An Irish man who monitors newly installed, high resolution webcams around the Loch Ness in Scotland believes he’s captured the “giant eel-like shapes” that make up the infamous Loch Ness Monster.

Eoin O’Faodhagain, who posts the most evidential footage to YouTube, reports that the cam feed nabbed “a long black cylinder shape 6 to 8 feet long” at 7:33 p.m. local time on Sept. 15.

“Giant Eel like creature captured on webcam,” O’Faodhagain wrote in the video description. “The creature moves steadily from left to right, breaking through the surface.”

The monster hunter also picked something up on overhead cameras by the Clansman Hotel near a dock on the loch at 8:13 p.m. on Sept. 6.

“The first at the Clansman webcam Loch Ness … is of a water disturbance, and a long dark shape which was recorded for 4 minutes, and was the only darkened water visible in the recording of the loch in that time,” the 57-year-old, who made his first sighting in 1987, told the Daily Record.

O’Faodhagain, a hospital clerk from County Donegal according to the Inverness Courier, also claimed to have sighted the monster at 11:18 a.m. on Sept. 1 on the more grainy Shoreland Lodges footage of the body of water.

It is there that the alleged Nessie — believed to have been spotted on sonar in 2020 — skims the surface in a manner similar to the most recent footage.

Perhaps O’Faodhagain’s most convicting claim came on May 24 at 12:31 p.m. in a video titled “Loch Ness Monster surfaces.”

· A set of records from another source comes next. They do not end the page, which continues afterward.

[src/rtl/ysyx_22041412_div_ctrl_pkg.sv]
// ysyx_22041412_div_ctrl_pkg: shared op encodings, FSM state constants and op decode helpers
//   OP_*      : in_op encodings (DIV, DIVU, REM, REMU)
//   state_t   : controller FSM state type with S_* constants
package ysyx_22041412_div_ctrl_pkg;
    localparam logic [1:0] OP_DIV  = 2'b00;
    localparam logic [1:0] OP_DIVU = 2'b01;
    localparam logic [1:0] OP_REM  = 2'b10;
    localparam logic [1:0] OP_REMU = 2'b11;

    typedef logic [2:0] state_t;
    localparam state_t S_IDLE  = 3'd0;
    localparam state_t S_REQ   = 3'd1;
    localparam state_t S_WAIT  = 3'd2;
    localparam state_t S_DONE  = 3'd3;
    localparam state_t S_DRAIN = 3'd4;

    // bit 0 of the op clear means a signed op, bit 1 set means remainder
    function automatic logic op_signed(input logic [1:0] op);
        return ~op[0];
    endfunction

    function automatic logic op_rem(input logic [1:0] op);
        return op[1];
    endfunction
endpackage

“A large body comes in and out of the water in mirror like calm conditions, caught on the webcam,” he captioned the uploaded video, which has been viewed over 18,000 times. “I would estimate it to be in the region of 18 feet long and at least 4 feet high out of the water, showing one large hump, then two humps, and after a minute it disappears completely. A cruisers wake can be seen about 300 metres from where Nessie emerged.”

O’Faodhagain’s findings aren’t all that far-fetched either. Earlier this summer a joint study done by scientists across the UK and Spain reported that an ancestor to the Loch Ness Monster may have existed in prehistoric times.

Even Visit Inverness Loch Ness, the tourism agency that installed the cameras at the end of August per the Record, is convinced something’s slithering through the water.

“The Loch Ness Monster, or Nessie, as we like to call her, is one of the world’s greatest unanswered questions,” according to its website. “But with over 1100 recorded sightings of the Loch Ness Monster, there’s no question that people are seeing something …”

Almost exactly a year ago, outdoorsman Richard Mavor caught similar footage on drone during a charity canoe race in Loch Ness as well.

“The last thing I want to do is make a Nessie claim,” he told The Post at the time. “I’m the most skeptical of people. But watching this I think yeah, there’s something a bit strange here.”